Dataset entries
■ ■ ■

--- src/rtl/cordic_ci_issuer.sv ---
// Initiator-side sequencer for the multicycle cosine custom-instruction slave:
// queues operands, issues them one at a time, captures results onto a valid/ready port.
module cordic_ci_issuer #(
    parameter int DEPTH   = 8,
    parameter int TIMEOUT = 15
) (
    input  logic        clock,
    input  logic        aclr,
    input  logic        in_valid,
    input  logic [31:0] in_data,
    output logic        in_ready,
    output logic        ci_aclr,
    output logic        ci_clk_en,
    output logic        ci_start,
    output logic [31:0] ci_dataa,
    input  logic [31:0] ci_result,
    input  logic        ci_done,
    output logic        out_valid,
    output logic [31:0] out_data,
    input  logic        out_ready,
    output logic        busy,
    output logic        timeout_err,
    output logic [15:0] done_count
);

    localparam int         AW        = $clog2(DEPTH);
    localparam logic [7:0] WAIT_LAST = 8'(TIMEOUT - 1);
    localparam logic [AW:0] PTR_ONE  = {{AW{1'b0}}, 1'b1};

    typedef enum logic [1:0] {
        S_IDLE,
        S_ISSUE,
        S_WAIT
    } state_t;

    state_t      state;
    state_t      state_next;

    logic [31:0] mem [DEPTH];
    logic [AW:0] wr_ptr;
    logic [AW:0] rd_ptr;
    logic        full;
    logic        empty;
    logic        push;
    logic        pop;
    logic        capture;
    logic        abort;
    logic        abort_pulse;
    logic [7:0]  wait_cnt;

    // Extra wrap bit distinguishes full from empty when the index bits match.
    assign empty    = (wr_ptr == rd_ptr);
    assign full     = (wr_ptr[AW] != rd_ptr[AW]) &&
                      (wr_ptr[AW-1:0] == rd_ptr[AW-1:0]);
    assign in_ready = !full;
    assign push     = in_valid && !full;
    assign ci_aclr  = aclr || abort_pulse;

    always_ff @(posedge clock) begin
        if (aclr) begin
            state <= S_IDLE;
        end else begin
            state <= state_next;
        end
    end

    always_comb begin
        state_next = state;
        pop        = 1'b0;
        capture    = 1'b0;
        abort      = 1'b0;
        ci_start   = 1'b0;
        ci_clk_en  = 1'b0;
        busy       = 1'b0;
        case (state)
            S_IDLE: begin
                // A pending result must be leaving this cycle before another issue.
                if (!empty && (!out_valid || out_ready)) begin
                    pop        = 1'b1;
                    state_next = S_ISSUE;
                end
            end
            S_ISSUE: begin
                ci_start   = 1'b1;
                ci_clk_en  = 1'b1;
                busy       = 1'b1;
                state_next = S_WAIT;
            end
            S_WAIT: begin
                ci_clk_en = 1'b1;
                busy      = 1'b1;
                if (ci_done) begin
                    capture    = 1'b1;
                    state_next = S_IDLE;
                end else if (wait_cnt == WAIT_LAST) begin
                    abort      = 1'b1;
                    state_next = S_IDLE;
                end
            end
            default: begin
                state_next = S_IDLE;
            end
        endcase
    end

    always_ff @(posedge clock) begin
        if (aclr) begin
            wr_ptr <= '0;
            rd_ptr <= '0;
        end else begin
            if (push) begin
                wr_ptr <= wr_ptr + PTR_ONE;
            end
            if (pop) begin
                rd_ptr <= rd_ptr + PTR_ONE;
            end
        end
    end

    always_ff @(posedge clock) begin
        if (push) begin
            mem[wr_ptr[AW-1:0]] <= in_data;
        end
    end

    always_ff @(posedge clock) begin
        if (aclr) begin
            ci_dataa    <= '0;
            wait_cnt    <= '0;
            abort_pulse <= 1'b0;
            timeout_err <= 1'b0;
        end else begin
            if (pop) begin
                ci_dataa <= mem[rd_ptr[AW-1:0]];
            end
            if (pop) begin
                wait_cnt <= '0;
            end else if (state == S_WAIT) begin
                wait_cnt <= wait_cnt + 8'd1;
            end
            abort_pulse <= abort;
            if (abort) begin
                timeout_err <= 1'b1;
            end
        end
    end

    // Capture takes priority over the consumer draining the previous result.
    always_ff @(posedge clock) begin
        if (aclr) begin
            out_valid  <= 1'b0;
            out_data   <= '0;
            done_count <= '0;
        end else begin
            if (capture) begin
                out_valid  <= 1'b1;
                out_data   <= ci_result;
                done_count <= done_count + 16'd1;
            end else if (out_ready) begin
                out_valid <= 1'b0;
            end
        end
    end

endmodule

■ ■ ■

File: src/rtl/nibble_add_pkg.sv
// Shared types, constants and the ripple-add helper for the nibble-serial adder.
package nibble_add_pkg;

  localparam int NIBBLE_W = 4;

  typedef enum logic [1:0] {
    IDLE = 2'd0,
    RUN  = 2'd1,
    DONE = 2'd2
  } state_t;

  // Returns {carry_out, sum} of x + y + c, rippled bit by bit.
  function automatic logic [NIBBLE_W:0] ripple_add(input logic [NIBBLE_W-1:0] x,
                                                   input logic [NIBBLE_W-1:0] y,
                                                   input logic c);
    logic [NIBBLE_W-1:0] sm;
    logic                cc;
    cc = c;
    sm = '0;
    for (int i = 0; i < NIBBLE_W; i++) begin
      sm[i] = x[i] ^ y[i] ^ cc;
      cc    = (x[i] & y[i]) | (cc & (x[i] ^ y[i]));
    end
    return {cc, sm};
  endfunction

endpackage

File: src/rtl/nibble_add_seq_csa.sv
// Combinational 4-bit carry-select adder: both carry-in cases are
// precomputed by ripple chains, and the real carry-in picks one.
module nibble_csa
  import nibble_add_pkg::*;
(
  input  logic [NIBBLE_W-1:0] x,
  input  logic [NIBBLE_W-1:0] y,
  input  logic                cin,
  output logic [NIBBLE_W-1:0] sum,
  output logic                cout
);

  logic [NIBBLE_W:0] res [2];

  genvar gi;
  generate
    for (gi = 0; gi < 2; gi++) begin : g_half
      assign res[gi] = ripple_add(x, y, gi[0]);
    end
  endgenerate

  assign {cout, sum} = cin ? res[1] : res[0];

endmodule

■ ■ ■

Aim of the task ▸ Whenever a line in the data holds "push", copy that line.

Exercise answer ▸
    logic        push;
    assign push     = in_valid && !full;
            if (push) begin
        if (push) begin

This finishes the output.